ROSS MACDONALD and MARGARET MILLAR
Ross Macdonald was the pseudonym of Kenneth Millar (December 13, 1915 - July 11, 1983), California-born, Canada-raised, eventually returning to California to work hard and slowly to become a preeminent mystery/detective novelist so good, so accomplished that he is now considered a significant voice in 20th Century American literature. Although influenced by the great detective writers in the generation before him, Dashiell Hammett and Raymond Chandler, Macdonald forged a style of his own out of the postwar pulps.
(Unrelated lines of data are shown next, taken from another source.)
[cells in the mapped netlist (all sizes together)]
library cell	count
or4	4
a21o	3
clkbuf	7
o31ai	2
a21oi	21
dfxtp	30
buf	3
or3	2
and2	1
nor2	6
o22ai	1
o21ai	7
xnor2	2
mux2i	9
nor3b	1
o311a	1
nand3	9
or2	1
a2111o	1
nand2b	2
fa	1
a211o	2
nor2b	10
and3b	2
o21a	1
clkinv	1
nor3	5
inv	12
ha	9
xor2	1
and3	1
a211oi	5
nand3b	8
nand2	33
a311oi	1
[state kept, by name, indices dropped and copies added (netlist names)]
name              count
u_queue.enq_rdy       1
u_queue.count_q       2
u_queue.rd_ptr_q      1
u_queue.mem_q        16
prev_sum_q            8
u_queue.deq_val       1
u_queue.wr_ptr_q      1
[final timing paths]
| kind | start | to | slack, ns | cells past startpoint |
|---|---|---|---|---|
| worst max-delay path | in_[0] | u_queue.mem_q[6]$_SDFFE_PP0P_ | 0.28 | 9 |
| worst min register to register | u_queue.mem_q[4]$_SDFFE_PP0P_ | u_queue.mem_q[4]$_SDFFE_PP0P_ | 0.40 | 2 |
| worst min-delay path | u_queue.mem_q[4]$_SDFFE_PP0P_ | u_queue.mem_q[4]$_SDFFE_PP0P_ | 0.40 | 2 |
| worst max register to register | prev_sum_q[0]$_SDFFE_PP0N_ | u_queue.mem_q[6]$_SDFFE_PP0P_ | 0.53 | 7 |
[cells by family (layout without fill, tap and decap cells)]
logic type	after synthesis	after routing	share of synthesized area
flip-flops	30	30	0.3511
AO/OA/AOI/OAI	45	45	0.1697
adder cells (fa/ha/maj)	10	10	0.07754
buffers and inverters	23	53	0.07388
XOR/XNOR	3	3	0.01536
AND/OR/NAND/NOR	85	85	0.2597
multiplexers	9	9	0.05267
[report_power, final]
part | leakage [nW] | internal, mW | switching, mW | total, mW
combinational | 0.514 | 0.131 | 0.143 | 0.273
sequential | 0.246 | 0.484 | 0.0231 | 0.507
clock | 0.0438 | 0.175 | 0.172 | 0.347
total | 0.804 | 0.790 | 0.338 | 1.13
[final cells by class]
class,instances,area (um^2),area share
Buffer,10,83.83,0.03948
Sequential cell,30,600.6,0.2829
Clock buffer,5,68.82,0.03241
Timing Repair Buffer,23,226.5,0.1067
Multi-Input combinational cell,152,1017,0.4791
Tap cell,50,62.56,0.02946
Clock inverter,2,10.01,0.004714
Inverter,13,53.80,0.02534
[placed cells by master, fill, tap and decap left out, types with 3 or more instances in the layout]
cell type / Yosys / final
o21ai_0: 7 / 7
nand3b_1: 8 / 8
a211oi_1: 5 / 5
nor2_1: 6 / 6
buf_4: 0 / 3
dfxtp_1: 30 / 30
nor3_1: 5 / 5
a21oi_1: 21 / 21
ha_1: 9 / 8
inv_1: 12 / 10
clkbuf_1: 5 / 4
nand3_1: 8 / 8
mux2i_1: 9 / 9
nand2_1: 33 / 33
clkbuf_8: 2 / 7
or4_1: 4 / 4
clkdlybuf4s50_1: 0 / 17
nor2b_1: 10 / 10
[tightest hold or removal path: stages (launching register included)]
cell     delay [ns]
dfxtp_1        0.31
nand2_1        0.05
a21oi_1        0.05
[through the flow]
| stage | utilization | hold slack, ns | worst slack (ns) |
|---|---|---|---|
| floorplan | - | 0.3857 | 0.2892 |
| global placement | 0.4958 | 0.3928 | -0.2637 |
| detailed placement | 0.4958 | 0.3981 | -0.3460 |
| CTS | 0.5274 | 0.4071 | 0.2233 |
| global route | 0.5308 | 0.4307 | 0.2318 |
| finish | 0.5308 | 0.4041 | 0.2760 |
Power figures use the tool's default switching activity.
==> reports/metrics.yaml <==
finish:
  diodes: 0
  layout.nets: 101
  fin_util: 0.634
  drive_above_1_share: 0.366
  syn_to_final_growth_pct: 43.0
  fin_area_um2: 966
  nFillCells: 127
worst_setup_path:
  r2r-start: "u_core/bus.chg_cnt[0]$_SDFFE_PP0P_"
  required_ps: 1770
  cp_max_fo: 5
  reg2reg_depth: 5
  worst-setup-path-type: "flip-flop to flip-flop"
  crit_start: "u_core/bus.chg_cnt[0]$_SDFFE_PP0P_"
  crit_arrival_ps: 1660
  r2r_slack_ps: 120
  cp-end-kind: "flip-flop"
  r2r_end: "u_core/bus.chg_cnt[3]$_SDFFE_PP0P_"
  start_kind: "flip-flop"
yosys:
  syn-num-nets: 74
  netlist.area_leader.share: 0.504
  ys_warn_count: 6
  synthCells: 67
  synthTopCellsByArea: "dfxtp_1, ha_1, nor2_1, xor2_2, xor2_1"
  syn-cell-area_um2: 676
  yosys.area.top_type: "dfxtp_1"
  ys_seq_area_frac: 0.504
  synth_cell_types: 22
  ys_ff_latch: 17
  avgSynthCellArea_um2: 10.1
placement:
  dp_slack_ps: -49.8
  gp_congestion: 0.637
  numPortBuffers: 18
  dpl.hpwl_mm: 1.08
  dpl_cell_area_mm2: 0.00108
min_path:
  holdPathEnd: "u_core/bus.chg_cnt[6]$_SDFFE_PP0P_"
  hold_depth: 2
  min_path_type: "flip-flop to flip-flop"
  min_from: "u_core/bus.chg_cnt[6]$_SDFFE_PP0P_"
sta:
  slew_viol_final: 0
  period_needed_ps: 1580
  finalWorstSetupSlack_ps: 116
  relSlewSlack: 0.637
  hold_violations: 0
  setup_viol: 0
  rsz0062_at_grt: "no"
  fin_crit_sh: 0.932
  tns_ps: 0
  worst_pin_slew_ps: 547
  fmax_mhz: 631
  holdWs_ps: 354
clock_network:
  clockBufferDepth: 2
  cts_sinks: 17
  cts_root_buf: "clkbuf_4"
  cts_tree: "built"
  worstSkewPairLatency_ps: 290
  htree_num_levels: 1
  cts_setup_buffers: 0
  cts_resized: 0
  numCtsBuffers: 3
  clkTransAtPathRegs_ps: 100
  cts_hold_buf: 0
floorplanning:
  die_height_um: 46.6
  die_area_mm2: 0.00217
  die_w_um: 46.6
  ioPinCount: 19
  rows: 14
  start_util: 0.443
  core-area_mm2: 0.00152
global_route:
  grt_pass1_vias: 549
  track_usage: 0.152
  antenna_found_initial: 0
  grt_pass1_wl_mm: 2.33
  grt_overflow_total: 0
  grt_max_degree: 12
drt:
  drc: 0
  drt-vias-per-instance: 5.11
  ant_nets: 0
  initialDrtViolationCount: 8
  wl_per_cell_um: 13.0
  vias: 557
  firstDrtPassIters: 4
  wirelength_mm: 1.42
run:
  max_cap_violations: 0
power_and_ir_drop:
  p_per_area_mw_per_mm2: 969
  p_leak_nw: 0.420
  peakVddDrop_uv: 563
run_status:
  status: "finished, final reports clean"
$ cat config.mk
export PLATFORM = sky130hd
export DESIGN_NAME = voucher_redeem_ctrl
export DESIGN_NICKNAME = d
export VERILOG_FILES = /design/src/rtl/voucher_redeem_ctrl.sv
export SDC_FILE = /design/constraint.sdc
export NUM_CORES = 1
export LEC_CHECK = 0
export CELL_PAD_IN_SITES_DETAIL_PLACEMENT = 1
export CELL_PAD_IN_SITES_GLOBAL_PLACEMENT = 2
export CORE_MARGIN = 2
export CORE_UTILIZATION = 45
export CTS_CLUSTER_SIZE = 16
export DETAILED_ROUTE_END_ITERATION = 6
export PLACE_DENSITY = 0.86
export SLEW_MARGIN = 20
export SYNTH_ARGS = -nofsm -noshare
export SYNTH_HDL_FRONTEND = slang
export SYNTH_SLANG_ARGS = --single-unit
$ cat constraint.sdc
create_clock -name clk -period 9.98 [get_ports clk]
set_input_delay 1.497 -clock clk [delete_from_list [all_inputs] [get_ports clk]]
set_output_delay 1.497 -clock clk [all_outputs]
set_load 0.01 [all_outputs]
$ cat src/rtl/voucher_redeem_ctrl.sv
// Voucher redemption controller: validates a scanned voucher code, rejects
// codes already redeemed among the last DEPTH accepted ones, and credits the
// voucher value into a saturating account balance.
module voucher_redeem_ctrl #(
   parameter int DEPTH = 8,
   parameter int BAL_W = 16
) (
   input  logic             clk,
   input  logic             reset,
   input  logic [15:0]      voucher_id,
   input  logic             scan_done,
   output logic             busy,
   output logic             result_valid,
   output logic [1:0]       status,
   output logic [7:0]       credit,
   output logic [BAL_W-1:0] balance,
   output logic             scan_dropped
);

   localparam int IDX_W = (DEPTH > 1) ? $clog2(DEPTH) : 1;

   localparam logic [1:0] ST_OK   = 2'b00;
   localparam logic [1:0] ST_BAD  = 2'b01;
   localparam logic [1:0] ST_DUP  = 2'b10;
   localparam logic [1:0] ST_ZERO = 2'b11;

   typedef enum logic [2:0] {S_IDLE, S_CHECK, S_LOOKUP, S_UPDATE, S_REPORT} state_t;

   state_t            r_state;
   state_t            w_next;
   logic [15:0]       r_id;
   logic [15:0]       r_tab [DEPTH];
   logic [DEPTH-1:0]  r_vld;
   logic [IDX_W-1:0]  r_wptr;
   logic [IDX_W-1:0]  r_idx;
   logic              r_match;
   logic [1:0]        r_res_status;
   logic [7:0]        r_res_credit;
   logic              r_busy;
   logic              r_result_valid;
   logic [1:0]        r_status;
   logic [7:0]        r_credit;
   logic [BAL_W-1:0]  r_balance;
   logic              r_scan_dropped;

   logic [3:0]        w_cksum;
   logic              w_bad;
   logic              w_zero;
   logic              w_hit;
   logic              w_last;
   logic [7:0]        w_credit;

   // Balance accumulation clamps at the all-ones value instead of wrapping.
   function automatic logic [BAL_W-1:0] sat_add(input logic [BAL_W-1:0] a, input logic [7:0] b);
      logic [BAL_W:0] sum;
      sum = {1'b0, a} + (BAL_W+1)'(b);
      return sum[BAL_W] ? {BAL_W{1'b1}} : sum[BAL_W-1:0];
   endfunction

   assign w_cksum  = r_id[15:12] ^ r_id[11:8] ^ r_id[7:4];
   assign w_bad    = (w_cksum != r_id[3:0]);
   assign w_zero   = (r_id[15:12] == 4'd0);
   assign w_hit    = r_vld[r_idx] && (r_tab[r_idx] == r_id);
   assign w_last   = (r_idx == IDX_W'(DEPTH-1));
   assign w_credit = {4'd0, r_id[15:12]} * 8'd10;

   // State register.
   always_ff @(posedge clk) begin
      if (reset) r_state <= S_IDLE;
      else       r_state <= w_next;
   end

   // Next-state decode.
   always_comb begin
      w_next = r_state;
      case (r_state)
         S_IDLE:   if (scan_done) w_next = S_CHECK;
         S_CHECK:  w_next = (w_bad || w_zero) ? S_REPORT : S_LOOKUP;
         S_LOOKUP: if (w_last) w_next = (r_match || w_hit) ? S_REPORT : S_UPDATE;
         S_UPDATE: w_next = S_REPORT;
         S_REPORT: w_next = S_IDLE;
         default:  w_next = S_IDLE;
      endcase
   end

   // Table storage; entries only become visible through their valid bits.
   always_ff @(posedge clk) begin
      if (!reset && r_state == S_UPDATE) r_tab[r_wptr] <= r_id;
   end

   // Control, lookup scan, result staging, balance and registered outputs.
   always_ff @(posedge clk) begin
      if (reset) begin
         r_vld          <= '0;
         r_wptr         <= '0;
         r_idx          <= '0;
         r_match        <= 1'b0;
         r_res_status   <= ST_OK;
         r_res_credit   <= 8'd0;
         r_busy         <= 1'b0;
         r_result_valid <= 1'b0;
         r_status       <= ST_OK;
         r_credit       <= 8'd0;
         r_balance      <= '0;
         r_scan_dropped <= 1'b0;
      end else begin
         r_busy         <= (w_next != S_IDLE);
         r_result_valid <= (r_state == S_REPORT);
         r_scan_dropped <= scan_done && (r_state != S_IDLE);
         case (r_state)
            S_IDLE: begin
               if (scan_done) begin
                  r_id    <= voucher_id;
                  r_idx   <= '0;
                  r_match <= 1'b0;
               end
            end
            S_CHECK: begin
               if (w_bad) begin
                  r_res_status <= ST_BAD;
                  r_res_credit <= 8'd0;
               end else if (w_zero) begin
                  r_res_status <= ST_ZERO;
                  r_res_credit <= 8'd0;
               end
            end
            S_LOOKUP: begin
               r_idx   <= r_idx + 1'b1;
               r_match <= r_match | w_hit;
               if (w_last && (r_match || w_hit)) begin
                  r_res_status <= ST_DUP;
                  r_res_credit <= 8'd0;
               end
            end
            S_UPDATE: begin
               r_vld[r_wptr] <= 1'b1;
               r_wptr        <= r_wptr + 1'b1;
               r_res_status  <= ST_OK;
               r_res_credit  <= w_credit;
               r_balance     <= sat_add(r_balance, w_credit);
            end
            S_REPORT: begin
               r_status <= r_res_status;
               r_credit <= r_res_credit;
            end
            default: ;
         endcase
      end
   end

   assign busy         = r_busy;
   assign result_valid = r_result_valid;
   assign status       = r_status;
   assign credit       = r_credit;
   assign balance      = r_balance;
   assign scan_dropped = r_scan_dropped;

endmodule
### src/rtl/pc_seq_pkg.sv
// ---------------------------------------------------------------------------
// pc_seq_pkg : opcode constants and state encoding for the pc sequencer
// Revision   : 1.0
// ---------------------------------------------------------------------------
`default_nettype none

package pc_seq_pkg;

  localparam logic [3:0] OP_NOP  = 4'h0;
  localparam logic [3:0] OP_JMP  = 4'h1;
  localparam logic [3:0] OP_BZ   = 4'h2;
  localparam logic [3:0] OP_CALL = 4'h3;
  localparam logic [3:0] OP_RET  = 4'h4;
  localparam logic [3:0] OP_HALT = 4'hF;

  typedef enum logic [1:0] {
    ST_IDLE  = 2'd0,
    ST_FETCH = 2'd1,
    ST_EXEC  = 2'd2,
    ST_HALT  = 2'd3
  } state_t;

endpackage

`default_nettype wire

### src/rtl/pc_ret_stack.sv
// ---------------------------------------------------------------------------
// pc_ret_stack : LIFO of return addresses; dout shows the current top entry
// Revision     : 1.0
// ---------------------------------------------------------------------------
`default_nettype none

module pc_ret_stack #(
  parameter int W = 4,
  parameter int D = 4
) (
  input  logic         clk,
  input  logic         rst,
  input  logic         push,
  input  logic         pop,
  input  logic [W-1:0] din,
  output logic [W-1:0] dout,
  output logic         full,
  output logic         empty
);

  localparam int CW = $clog2(D + 1);
  localparam int AW = (D > 1) ? $clog2(D) : 1;

  logic [W-1:0]  mem [D];
  logic [CW-1:0] count;

  assign full  = (count == CW'(D));
  assign empty = (count == '0);
  assign dout  = mem[AW'(count - CW'(1))];

  always_ff @(posedge clk or negedge rst) begin
    if (!rst) begin
      count <= '0;
    end else if (push && !full) begin
      count <= count + CW'(1);
    end else if (pop && !empty) begin
      count <= count - CW'(1);
    end
  end

  // Storage needs no reset: entries are only read while count covers them.
  always_ff @(posedge clk) begin
    if (push && !full) begin
      mem[AW'(count)] <= din;
    end
  end

endmodule

`default_nettype wire

### src/rtl/pc_sequencer.sv
// ---------------------------------------------------------------------------
// pc_sequencer : fetch/execute sequencer owning the program counter.
//                Define PC_SEQ_CALL_STACK_EN to add CALL/RET with a return stack.
// Revision     : 1.0
// ---------------------------------------------------------------------------
`default_nettype none

module pc_sequencer
  import pc_seq_pkg::*;
#(
  parameter int          PC_W     = 4,
  parameter int unsigned RESET_PC = 0,
  parameter int          STACK_D  = 4
) (
  input  logic            clk,
  input  logic            rst,
  input  logic            start,
  output logic            fetch_req,
  input  logic            fetch_ack,
  input  logic [7:0]      instr_i,
  input  logic            zero_i,
  output logic [PC_W-1:0] pc,
  output logic [7:0]      ir,
  output logic            exec_en,
  output logic            halted,
  output logic            stack_err
);

  state_t          state;
  logic [3:0]      op;
  logic [PC_W-1:0] target;
  logic [PC_W-1:0] pc_inc;
  logic [PC_W-1:0] pc_next;

  assign op     = ir[7:4];
  assign target = PC_W'(ir[3:0]);
  assign pc_inc = pc + PC_W'(1);

`ifdef PC_SEQ_CALL_STACK_EN
  logic            do_call;
  logic            do_ret;
  logic            stk_full;
  logic            stk_empty;
  logic [PC_W-1:0] stk_top;

  assign do_call = (state == ST_EXEC) && (op == OP_CALL);
  assign do_ret  = (state == ST_EXEC) && (op == OP_RET);

  pc_ret_stack #(
    .W (PC_W),
    .D (STACK_D)
  ) u_stack (
    .clk   (clk),
    .rst   (rst),
    .push  (do_call),
    .pop   (do_ret),
    .din   (pc_inc),
    .dout  (stk_top),
    .full  (stk_full),
    .empty (stk_empty)
  );

  always_ff @(posedge clk or negedge rst) begin
    if (!rst) begin
      stack_err <= 1'b0;
    end else if ((do_call && stk_full) || (do_ret && stk_empty)) begin
      stack_err <= 1'b1;
    end
  end
`else
  assign stack_err = 1'b0;
`endif

  always_comb begin
    pc_next = pc_inc;
    case (op)
      OP_JMP:  pc_next = target;
      OP_BZ:   pc_next = zero_i ? target : pc_inc;
      OP_HALT: pc_next = pc;
`ifdef PC_SEQ_CALL_STACK_EN
      OP_CALL: pc_next = target;
      OP_RET:  pc_next = stk_empty ? pc_inc : stk_top;
`endif
      default: pc_next = pc_inc;
    endcase
  end

  always_ff @(posedge clk or negedge rst) begin
    if (!rst) begin
      state     <= ST_IDLE;
      pc        <= PC_W'(RESET_PC);
      ir        <= '0;
      fetch_req <= 1'b0;
      exec_en   <= 1'b0;
      halted    <= 1'b0;
    end else begin
      case (state)
        ST_IDLE: begin
          if (start) begin
            state     <= ST_FETCH;
            fetch_req <= 1'b1;
          end
        end
        ST_FETCH: begin
          if (fetch_ack) begin
            ir        <= instr_i;
            state     <= ST_EXEC;
            fetch_req <= 1'b0;
            exec_en   <= 1'b1;
          end
        end
        ST_EXEC: begin
          exec_en <= 1'b0;
          pc      <= pc_next;
          if (op == OP_HALT) begin
            state  <= ST_HALT;
            halted <= 1'b1;
          end else begin
            state     <= ST_FETCH;
            fetch_req <= 1'b1;
          end
        end
        ST_HALT: begin
          if (start) begin
            state     <= ST_FETCH;
            halted    <= 1'b0;
            fetch_req <= 1'b1;
          end
        end
        default: state <= ST_IDLE;
      endcase
    end
  end

endmodule

`default_nettype wire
His awareness and sophisticated understanding of literary history and tropes (he had a doctorate in literature) and his interest in psychology provided a firm foundation for his use of the detective form to investigate human relationships, conflicts, and tragedies. He wrote stand-alone novels (we have three here), but his great and lasting creation was Lew Archer, a man whose perspective and voice sustains the reader through 18 novels and many short stories. Macdonald is also a keen observer of Californian (and American) culture, documenting in good style a time and place and people.
His wife, Margaret Millar (1915-1994), wrote many fine novels of psychological suspense, and I include her work here as a measure of their marriage, their partnership, and their mutual influence. Of interest also is Macdonald’s deep friendship with Eudora Welty, another master of a region and a people. A volume of their letters is included here.